Supervisors hit snag in courthouse roof repair but get good news concerning care of local mental patients

The Union County Board of Supervisors hit a snag in efforts to have the courthouse roof repaired Monday, but received some good news about the continuing process of how to deal with mental patients.

The board had advertised for bids on the courthouse repair work and was prepared to open them Monday, but only received two.

They did open the bids but took them under advisement and did not want to discuss them other than to say they were much higher than expected and much higher than the funding that may be available.

Two supervisors, Danny Jordan and Randy Owen, were absent so the full board will discuss whether to re-advertise the project, abandon it or approach it some other way.

Architect William Mills said they might have received more bids but apparently some contractors did not know about the advertisement in time to prepare despite its being published by the usual means. He added that contractors also may be wary of undertaking repairs on the courthouse cupola because of its unusual design and copper sheathing.

The bids called for were one for general courthouse roof repair, a separate bid for the cupola and an alternate to repair or replace the eight halogen lights on the roof.

The good news concerning mental patients and citizens who may be committed came from Chancery Clerk Annette Hickey, who has been working on the problem.
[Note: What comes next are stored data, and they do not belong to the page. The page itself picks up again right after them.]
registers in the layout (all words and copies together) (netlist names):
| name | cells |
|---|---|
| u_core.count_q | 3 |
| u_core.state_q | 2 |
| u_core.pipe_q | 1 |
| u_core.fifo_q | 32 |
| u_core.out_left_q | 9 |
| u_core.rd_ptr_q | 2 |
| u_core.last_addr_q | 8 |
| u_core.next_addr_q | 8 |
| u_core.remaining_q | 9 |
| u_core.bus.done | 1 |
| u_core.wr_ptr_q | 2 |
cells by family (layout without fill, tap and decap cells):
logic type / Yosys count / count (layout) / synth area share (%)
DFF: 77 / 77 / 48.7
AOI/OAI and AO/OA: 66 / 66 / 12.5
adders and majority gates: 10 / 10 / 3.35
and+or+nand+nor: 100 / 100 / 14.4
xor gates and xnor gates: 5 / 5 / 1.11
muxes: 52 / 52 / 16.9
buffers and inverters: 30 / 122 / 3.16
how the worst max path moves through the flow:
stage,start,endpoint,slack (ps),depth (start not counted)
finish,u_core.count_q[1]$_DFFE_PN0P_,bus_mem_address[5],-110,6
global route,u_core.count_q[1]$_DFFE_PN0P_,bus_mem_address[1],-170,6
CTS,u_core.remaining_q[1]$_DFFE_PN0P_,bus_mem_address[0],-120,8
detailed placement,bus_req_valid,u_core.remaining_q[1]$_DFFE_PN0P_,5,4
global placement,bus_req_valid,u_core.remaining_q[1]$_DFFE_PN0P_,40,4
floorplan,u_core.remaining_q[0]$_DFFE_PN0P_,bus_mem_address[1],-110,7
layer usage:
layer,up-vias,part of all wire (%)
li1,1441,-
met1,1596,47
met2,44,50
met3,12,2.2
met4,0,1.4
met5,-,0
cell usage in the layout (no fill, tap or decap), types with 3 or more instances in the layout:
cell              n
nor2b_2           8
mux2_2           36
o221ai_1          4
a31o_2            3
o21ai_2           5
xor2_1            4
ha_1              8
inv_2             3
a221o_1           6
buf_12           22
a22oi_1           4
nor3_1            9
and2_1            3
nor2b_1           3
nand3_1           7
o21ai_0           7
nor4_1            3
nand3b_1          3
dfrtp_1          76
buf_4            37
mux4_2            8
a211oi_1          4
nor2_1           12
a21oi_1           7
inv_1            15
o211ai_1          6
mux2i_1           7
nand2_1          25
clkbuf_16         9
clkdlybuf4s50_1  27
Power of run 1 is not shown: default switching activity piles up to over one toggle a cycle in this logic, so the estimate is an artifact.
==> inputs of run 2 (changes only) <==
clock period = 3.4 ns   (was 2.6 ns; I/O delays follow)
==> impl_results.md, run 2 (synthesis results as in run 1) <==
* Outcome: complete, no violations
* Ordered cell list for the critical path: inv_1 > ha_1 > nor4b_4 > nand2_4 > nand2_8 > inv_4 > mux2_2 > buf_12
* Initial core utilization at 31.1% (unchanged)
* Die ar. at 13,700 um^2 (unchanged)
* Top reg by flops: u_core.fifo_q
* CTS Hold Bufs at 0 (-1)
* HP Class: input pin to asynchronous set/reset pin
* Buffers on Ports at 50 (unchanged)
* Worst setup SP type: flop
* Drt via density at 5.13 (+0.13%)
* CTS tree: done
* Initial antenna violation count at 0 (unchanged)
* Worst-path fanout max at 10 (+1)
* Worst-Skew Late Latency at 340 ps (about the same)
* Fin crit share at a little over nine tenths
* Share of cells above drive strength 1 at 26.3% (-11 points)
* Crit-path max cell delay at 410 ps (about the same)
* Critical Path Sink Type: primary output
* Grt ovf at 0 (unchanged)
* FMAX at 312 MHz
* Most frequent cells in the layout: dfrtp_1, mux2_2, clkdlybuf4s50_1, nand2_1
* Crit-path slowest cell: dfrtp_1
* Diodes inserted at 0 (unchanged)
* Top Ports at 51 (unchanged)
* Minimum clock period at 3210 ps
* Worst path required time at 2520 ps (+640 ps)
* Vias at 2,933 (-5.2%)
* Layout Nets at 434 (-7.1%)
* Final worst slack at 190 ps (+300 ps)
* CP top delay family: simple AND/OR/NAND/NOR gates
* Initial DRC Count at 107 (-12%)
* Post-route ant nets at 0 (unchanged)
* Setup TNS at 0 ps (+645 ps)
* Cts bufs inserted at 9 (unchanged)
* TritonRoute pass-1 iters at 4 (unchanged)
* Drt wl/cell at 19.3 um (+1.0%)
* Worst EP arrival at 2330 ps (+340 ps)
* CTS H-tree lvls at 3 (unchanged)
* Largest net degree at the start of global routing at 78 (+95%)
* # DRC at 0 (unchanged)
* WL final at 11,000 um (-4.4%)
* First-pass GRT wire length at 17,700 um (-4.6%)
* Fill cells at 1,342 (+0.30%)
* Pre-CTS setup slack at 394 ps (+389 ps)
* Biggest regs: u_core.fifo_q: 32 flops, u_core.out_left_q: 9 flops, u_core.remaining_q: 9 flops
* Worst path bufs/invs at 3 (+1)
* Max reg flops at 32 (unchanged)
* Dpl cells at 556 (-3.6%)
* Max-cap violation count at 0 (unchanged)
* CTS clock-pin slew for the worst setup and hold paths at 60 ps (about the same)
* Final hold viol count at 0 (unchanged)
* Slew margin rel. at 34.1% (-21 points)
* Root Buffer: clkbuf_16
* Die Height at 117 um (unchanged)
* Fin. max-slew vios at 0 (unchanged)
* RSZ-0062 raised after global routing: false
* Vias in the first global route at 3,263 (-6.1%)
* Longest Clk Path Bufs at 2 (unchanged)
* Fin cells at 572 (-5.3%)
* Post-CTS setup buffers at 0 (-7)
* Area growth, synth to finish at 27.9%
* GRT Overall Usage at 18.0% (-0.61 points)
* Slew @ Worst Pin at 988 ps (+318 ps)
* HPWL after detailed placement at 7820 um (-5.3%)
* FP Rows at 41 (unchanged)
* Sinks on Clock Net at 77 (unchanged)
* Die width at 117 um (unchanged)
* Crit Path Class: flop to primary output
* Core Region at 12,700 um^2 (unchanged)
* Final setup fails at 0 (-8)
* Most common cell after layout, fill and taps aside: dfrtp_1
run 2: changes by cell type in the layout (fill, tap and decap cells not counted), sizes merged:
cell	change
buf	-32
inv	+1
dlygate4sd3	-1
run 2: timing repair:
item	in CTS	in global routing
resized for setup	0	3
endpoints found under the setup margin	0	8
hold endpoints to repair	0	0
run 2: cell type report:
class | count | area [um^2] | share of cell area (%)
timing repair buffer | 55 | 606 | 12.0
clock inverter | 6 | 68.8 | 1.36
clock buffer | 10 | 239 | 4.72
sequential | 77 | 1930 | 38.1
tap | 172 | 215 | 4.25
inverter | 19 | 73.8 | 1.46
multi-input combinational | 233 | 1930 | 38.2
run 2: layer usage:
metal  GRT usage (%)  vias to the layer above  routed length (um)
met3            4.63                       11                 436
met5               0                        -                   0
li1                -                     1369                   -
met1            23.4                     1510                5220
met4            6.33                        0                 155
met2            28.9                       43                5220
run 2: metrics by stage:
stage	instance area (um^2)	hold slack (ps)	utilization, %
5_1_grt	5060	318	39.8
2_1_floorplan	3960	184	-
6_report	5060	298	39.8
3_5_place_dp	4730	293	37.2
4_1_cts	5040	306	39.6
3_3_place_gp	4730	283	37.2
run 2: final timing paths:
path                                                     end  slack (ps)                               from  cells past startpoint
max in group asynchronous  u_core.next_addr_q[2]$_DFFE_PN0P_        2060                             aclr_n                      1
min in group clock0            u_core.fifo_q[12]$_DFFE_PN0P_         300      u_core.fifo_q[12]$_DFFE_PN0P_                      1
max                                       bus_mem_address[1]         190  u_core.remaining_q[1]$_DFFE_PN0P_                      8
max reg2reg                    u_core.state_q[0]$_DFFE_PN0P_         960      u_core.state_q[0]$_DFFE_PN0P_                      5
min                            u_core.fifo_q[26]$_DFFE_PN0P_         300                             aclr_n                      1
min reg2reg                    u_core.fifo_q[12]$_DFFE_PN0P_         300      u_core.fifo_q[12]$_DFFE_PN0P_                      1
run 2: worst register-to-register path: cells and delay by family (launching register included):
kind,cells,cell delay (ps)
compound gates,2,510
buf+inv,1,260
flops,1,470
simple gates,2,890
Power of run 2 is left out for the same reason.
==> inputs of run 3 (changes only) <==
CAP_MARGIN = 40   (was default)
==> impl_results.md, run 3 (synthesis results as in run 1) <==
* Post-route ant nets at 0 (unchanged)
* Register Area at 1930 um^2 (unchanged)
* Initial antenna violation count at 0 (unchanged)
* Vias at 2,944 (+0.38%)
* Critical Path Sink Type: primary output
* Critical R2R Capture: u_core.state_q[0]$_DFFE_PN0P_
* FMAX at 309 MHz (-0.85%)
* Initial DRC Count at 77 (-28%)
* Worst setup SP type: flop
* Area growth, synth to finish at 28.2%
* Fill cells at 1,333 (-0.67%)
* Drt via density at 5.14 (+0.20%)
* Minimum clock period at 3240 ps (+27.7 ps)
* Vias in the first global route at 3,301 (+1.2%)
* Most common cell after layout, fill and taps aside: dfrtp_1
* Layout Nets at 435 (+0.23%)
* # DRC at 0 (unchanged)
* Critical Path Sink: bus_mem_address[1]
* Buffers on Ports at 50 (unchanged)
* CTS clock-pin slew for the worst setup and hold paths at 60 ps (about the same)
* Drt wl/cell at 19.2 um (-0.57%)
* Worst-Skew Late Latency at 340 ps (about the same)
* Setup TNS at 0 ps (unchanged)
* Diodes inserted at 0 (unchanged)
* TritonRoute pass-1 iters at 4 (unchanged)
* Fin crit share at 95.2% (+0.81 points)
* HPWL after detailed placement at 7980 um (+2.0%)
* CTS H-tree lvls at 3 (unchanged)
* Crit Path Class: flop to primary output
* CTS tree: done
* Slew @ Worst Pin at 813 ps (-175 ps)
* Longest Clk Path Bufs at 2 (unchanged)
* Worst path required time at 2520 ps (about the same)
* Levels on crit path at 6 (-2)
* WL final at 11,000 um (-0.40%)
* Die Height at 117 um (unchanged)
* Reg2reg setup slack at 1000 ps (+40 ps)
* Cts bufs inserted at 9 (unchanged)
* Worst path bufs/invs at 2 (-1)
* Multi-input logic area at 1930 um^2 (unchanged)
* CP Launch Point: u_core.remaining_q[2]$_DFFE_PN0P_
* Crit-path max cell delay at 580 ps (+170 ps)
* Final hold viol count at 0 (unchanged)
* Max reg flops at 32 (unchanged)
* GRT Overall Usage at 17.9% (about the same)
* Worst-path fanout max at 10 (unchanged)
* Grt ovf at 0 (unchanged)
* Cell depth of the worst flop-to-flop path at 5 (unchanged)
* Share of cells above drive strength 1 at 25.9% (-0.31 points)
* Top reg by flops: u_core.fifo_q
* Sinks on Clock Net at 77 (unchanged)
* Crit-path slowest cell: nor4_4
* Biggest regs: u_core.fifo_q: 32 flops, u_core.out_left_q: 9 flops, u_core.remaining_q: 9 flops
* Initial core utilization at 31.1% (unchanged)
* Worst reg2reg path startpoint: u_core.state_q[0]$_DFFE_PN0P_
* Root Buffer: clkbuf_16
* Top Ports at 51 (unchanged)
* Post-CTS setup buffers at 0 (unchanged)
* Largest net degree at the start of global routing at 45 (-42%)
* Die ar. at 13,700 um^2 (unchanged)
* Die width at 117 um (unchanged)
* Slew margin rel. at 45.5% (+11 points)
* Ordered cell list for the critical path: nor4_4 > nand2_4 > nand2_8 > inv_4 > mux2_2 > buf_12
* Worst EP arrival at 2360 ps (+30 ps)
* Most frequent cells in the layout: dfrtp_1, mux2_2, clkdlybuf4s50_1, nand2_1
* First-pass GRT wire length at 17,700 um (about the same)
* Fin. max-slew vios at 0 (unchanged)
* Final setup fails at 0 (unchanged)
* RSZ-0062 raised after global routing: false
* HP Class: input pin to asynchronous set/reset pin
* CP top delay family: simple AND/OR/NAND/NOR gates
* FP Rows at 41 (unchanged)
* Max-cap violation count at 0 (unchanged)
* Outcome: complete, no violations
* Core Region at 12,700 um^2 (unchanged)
## config.mk

```make
export PLATFORM = sky130hd
export DESIGN_NAME = config_chain_loader_flat
export DESIGN_NICKNAME = d
export VERILOG_FILES = /design/src/rtl/config_chain_loader_if.sv /design/src/rtl/config_chain_loader.sv /design/src/flat_wrapper.sv
export SDC_FILE = /design/constraint.sdc
export NUM_CORES = 1
export LEC_CHECK = 0
export ABC_AREA = 1
export BUFFER_PORTS_ARGS = -buffer_cell sky130_fd_sc_hd__buf_4
export CAP_MARGIN = 20
export CORE_ASPECT_RATIO = 1.4
export CORE_MARGIN = 4
export CORE_UTILIZATION = 35
export CTS_BUF_LIST = sky130_fd_sc_hd__clkbuf_2
export CTS_CLUSTER_DIAMETER = 100
export DETAILED_ROUTE_END_ITERATION = 6
export HOLD_SLACK_MARGIN = 0.15
export SLEW_MARGIN = 25
export SYNTH_ARGS = -nofsm -noshare
export SYNTH_HDL_FRONTEND = slang
export SYNTH_SLANG_ARGS = --single-unit
```

## constraint.sdc

```tcl
create_clock -name clk -period 3.5 [get_ports clk]
set_input_delay 1.05 -clock clk [delete_from_list [all_inputs] [get_ports clk]]
set_output_delay 1.05 -clock clk [all_outputs]
set_load 0.02 [all_outputs]
```
--- src/rtl/conv_pkg.sv ---
// ---------------------------------------------------------------------------
// conv_pkg
// Shared types and constants for the 3x3-kernel / 4x4-image valid-mode
// convolution sequencer.
//   state_t   : sequencer FSM states
//   IMG_DIM   : image side length (pixels)
//   K_DIM     : kernel side length
//   OUT_DIM   : output map side length (valid-mode convolution)
//   DATA_W    : pixel / kernel word width
//   ACC_W     : accumulator and result width (9 * 15 * 15 = 2025 fits)
// ---------------------------------------------------------------------------
package conv_pkg;

  localparam int IMG_DIM = 4;
  localparam int K_DIM   = 3;
  localparam int OUT_DIM = IMG_DIM - K_DIM + 1;
  localparam int DATA_W  = 4;
  localparam int ACC_W   = 11;
  localparam int PROD_W  = 2 * DATA_W;
  localparam int ADDR_W  = 4;

  // Kernel row/column counters span 0..2, output row/column counters 0..1.
  localparam int K_IDX_W = 2;
  localparam int O_IDX_W = 1;

  localparam logic [K_IDX_W-1:0] K_LAST = K_IDX_W'(K_DIM - 1);
  localparam logic [O_IDX_W-1:0] O_LAST = O_IDX_W'(OUT_DIM - 1);

  typedef enum logic [1:0] {
    IDLE = 2'd0,
    MAC  = 2'd1,
    EMIT = 2'd2,
    DONE = 2'd3
  } state_t;

endpackage
`src/rtl/addsub_div_ctrl_pkg.sv`:
```
// Shared definitions for the sequential restoring divider: default operand
// width, controller state encoding and the iteration counter width.
package addsub_div_ctrl_pkg;

    // Default operand / result width; the divider runs one iteration per bit.
    localparam int DEF_WIDTH = 4;

    // State encodings, kept as named constants so they can be compared in
    // waveforms and reused by anything that decodes the state register.
    localparam logic [1:0] ST_IDLE = 2'd0;
    localparam logic [1:0] ST_ITER = 2'd1;
    localparam logic [1:0] ST_DONE = 2'd2;

    typedef enum logic [1:0] {
        IDLE = ST_IDLE,
        ITER = ST_ITER,
        DONE = ST_DONE
    } state_e;

    // Counter width for an iteration count of w; never narrower than one bit
    // so a degenerate width still yields a legal register.
    function automatic int cnt_width(input int w);
        return (w > 1) ? $clog2(w) : 1;
    endfunction

    localparam int DEF_CNT_W = cnt_width(DEF_WIDTH);

endpackage

```
`src/rtl/addsub_div_ctrl_addsub_rca.sv`:
```
// Ripple-carry adder/subtractor. With sub=1 it forms a + ~b + 1, so cout is
// the "no borrow" flag of an unsigned a - b.
module addsub_rca #(
    parameter int WIDTH = 4
) (
    input  logic [WIDTH-1:0] a,
    input  logic [WIDTH-1:0] b,
    input  logic             sub,
    output logic [WIDTH-1:0] s,
    output logic             cout
);

    logic [WIDTH-1:0] bx;
    logic             carry;

    // Bit-serial ripple: the carry-in of bit 0 is the subtract flag itself.
    always_comb begin
        bx    = b ^ {WIDTH{sub}};
        carry = sub;
        s     = '0;
        for (int i = 0; i < WIDTH; i++) begin
            s[i]  = a[i] ^ bx[i] ^ carry;
            carry = (a[i] & bx[i]) | (carry & (a[i] ^ bx[i]));
        end
        cout = carry;
    end

endmodule

```
`src/rtl/addsub_div_ctrl.sv`:
```
// Sequential unsigned restoring divider. One shared adder/subtractor does a
// single trial subtraction per clock; this controller owns load, shift,
// restore, counting and result presentation.
module addsub_div_ctrl
    import addsub_div_ctrl_pkg::*;
#(
    parameter int WIDTH = DEF_WIDTH
) (
    input  logic             clk,
    input  logic             rst_n,
    input  logic             start,
    input  logic [WIDTH-1:0] dividend,
    input  logic [WIDTH-1:0] divisor,
    output logic             busy,
    output logic             done,
    output logic [WIDTH-1:0] quotient,
    output logic [WIDTH-1:0] remainder,
    output logic             div_by_zero
);

    localparam int CW = cnt_width(WIDTH);

    state_e           state_q;
    logic [WIDTH-1:0] d_q;
    logic [WIDTH-1:0] q_q;
    logic [WIDTH-1:0] r_q;
    logic [CW-1:0]    cnt_q;
    logic             dz_q;
    logic             busy_q;
    logic             done_q;
    logic [WIDTH-1:0] quot_q;
    logic [WIDTH-1:0] rem_q;
    logic             dbz_q;

    logic [WIDTH:0]   trial_d;
    logic [WIDTH-1:0] diff_d;
    logic             cout_d;
    logic             ge_d;
    logic [WIDTH-1:0] r_step_d;
    logic [WIDTH-1:0] q_step_d;

    // The only arithmetic in the block: trial subtraction of the divisor
    // from the low bits of the shifted partial remainder.
    addsub_rca #(
        .WIDTH (WIDTH)
    ) u_addsub (
        .a    (trial_d[WIDTH-1:0]),
        .b    (d_q),
        .sub  (1'b1),
        .s    (diff_d),
        .cout (cout_d)
    );

    // One restoring step: shift the next dividend bit into the remainder,
    // keep the difference if it did not borrow, and shift the quotient bit in.
    // The extra top bit of the trial value covers remainders that overflow
    // WIDTH bits after the shift; in that case the subtraction always fits.
    always_comb begin
        trial_d  = {r_q, q_q[WIDTH-1]};
        ge_d     = trial_d[WIDTH] | cout_d;
        r_step_d = ge_d ? diff_d : trial_d[WIDTH-1:0];
        q_step_d = {q_q[WIDTH-2:0], ge_d};
    end

    // Controller and datapath registers. A zero divisor still spends one
    // cycle in ITER (with the datapath frozen) so that its done pulse lands
    // one edge after acceptance; the dividend parked in q_q becomes the
    // remainder. Results are loaded on the edge into DONE so they are valid
    // while done is high and stay put until the next accepted start.
    always_ff @(posedge clk or negedge rst_n) begin
        if (!rst_n) begin
            state_q <= IDLE;
            d_q     <= '0;
            q_q     <= '0;
            r_q     <= '0;
            cnt_q   <= '0;
            dz_q    <= 1'b0;
            busy_q  <= 1'b0;
            done_q  <= 1'b0;
            quot_q  <= '0;
            rem_q   <= '0;
            dbz_q   <= 1'b0;
        end else begin
            done_q <= 1'b0;
            case (state_q)
                IDLE: begin
                    if (start) begin
                        d_q     <= divisor;
                        q_q     <= dividend;
                        r_q     <= '0;
                        dbz_q   <= 1'b0;
                        busy_q  <= 1'b1;
                        state_q <= ITER;
                        if (divisor == '0) begin
                            dz_q  <= 1'b1;
                            cnt_q <= '0;
                        end else begin
                            dz_q  <= 1'b0;
                            cnt_q <= CW'(WIDTH - 1);
                        end
                    end
                end
                ITER: begin
                    if (!dz_q) begin
                        r_q <= r_step_d;
                        q_q <= q_step_d;
                    end
                    if (cnt_q == '0) begin
                        state_q <= DONE;
                        done_q  <= 1'b1;
                        if (dz_q) begin
                            quot_q <= '1;
                            rem_q  <= q_q;
                            dbz_q  <= 1'b1;
                        end else begin
                            quot_q <= q_step_d;
                            rem_q  <= r_step_d;
                        end
                    end else begin
                        cnt_q <= cnt_q - CW'(1);
                    end
                end
                DONE: begin
                    busy_q  <= 1'b0;
                    state_q <= IDLE;
                end
                default: begin
                    busy_q  <= 1'b0;
                    state_q <= IDLE;
                end
            endcase
        end
    end

    assign busy        = busy_q;
    assign done        = done_q;
    assign quotient    = quot_q;
    assign remainder   = rem_q;
    assign div_by_zero = dbz_q;

endmodule

```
For the past three years the county had contracted with Region IV Mental Health to immediately provide a bed for and handle procedures for local residents who needed to be place in a behavior health facility. Once the commitment order was signed, deputies picked up the person and transported him or her to the facility in Tupelo. There they took care of the examination, assigning legal representation and hearing, providing a bed until one opened up at the nearby state hospital.

Region IV abruptly discontinued their service in July, leaving the county no immediate alternative but to go back to temporarily housing mental patients in the county jail – something that does not meet legal requirements but appeared to be the only alternative at the time.

Now, Hickey said, Union County is working with Region IV on a case-by-case basis – there is no contract – to provide the services they were furnishing. The difference is that local residents would immediately be transported to the Region IV Corinth facility rather than Tupelo. And if a bed were not immediately available there, the facility and Batesville would be checked and, if necessary, Grenada.

Also, the new arrangement will not provide detox facilities, but supervisors agreed that is not as high a priority as handling the commitment cases.

 

In other business:

  • Supervisors approved designating the chancery courtroom as an extension of the courthouse for purposes of the delinquent land tax sale. The law requires the annual sale to be in the courthouse or on the courthouse steps but this year the circuit courtroom was in use and the high temperature was determined to be a hardship on everyone if the sale were held outside. Although the chancery court building is on the same property, supervisors simply made the designation to allow for technicalities.
  • Board members approved advertising for a county engineer to work on the Newport Road project. This is the industrial access road that will connect the Glenfield Road area with the front area of the former Futorian-Stratford plant. Since the closing of the railroad crossing in front of the plant, the only access is a roundabout route from the crossing west of the plant area or by going through Rolling Hills Subdivision. The county is getting a $270,000 Development Infrastructure Project grant, a $220,000 Appalachian Regional Commission grant and the city and county will each pay matching amounts of $30,650.
  • Supervisors approved Sheriff Jimmy Edwards’ request to accept a $2,000 check into the general fund and to pay a $2,000 bill from Inmate Services Inc. of West Memphis. Edwards said the bill was for the cost of having Ramon and Janet Barreto transported from Portland, Ore. back to Union County and the check was from the bonding agent who had guaranteed the Barretos’ appearance before they fled this area. “So the county is not out a penny for getting them back,” the sheriff said.
  • The board approved a request from County Fire Coordinator Steve Coker to sign a basic mutual aid agreement with Lafayette County. He said the agreement is the standard one written by the state and used by departments within the county. There is no money involved and it basically says that one department will come to the aid of the other when asked. “It’s something we would do anyway,” Coker said.
  • Supervisors also approved a request from fire coordinator Coker to pay instructors who are teaching a volunteer certification class here now.
  • Members approved paying county bailiffs for papers served and other duties.
  • Supervisors approved paying attorney fees and expenses in the amount of $195 in response to an order from the circuit judge to cover certain cases.
  • The board approved paying Union County election commissioners’ per diem claims: Graham Spencer, First District, $588; Bill Azlin, Second District, $672; Barbara Reed, Third District, $672; Wayne Wilhite, Fourth District, $512; and Mike Beam, Fifth District, $756. Commissioners are allowed to be paid a set fee for a maximum number of days per year.
  • Supervisors approved paying the circuit clerk $672 for services as county registrar.
  • The approved a salary increase for sheriff’s department dispatcher Jackie Chappell upon is achieving state certification.

 

Since next Monday, Sept. 1, is Labor Day and governmental offices will close, the next regularly scheduled board meeting will be at 10 a.m. Tuesday, Sept. 1.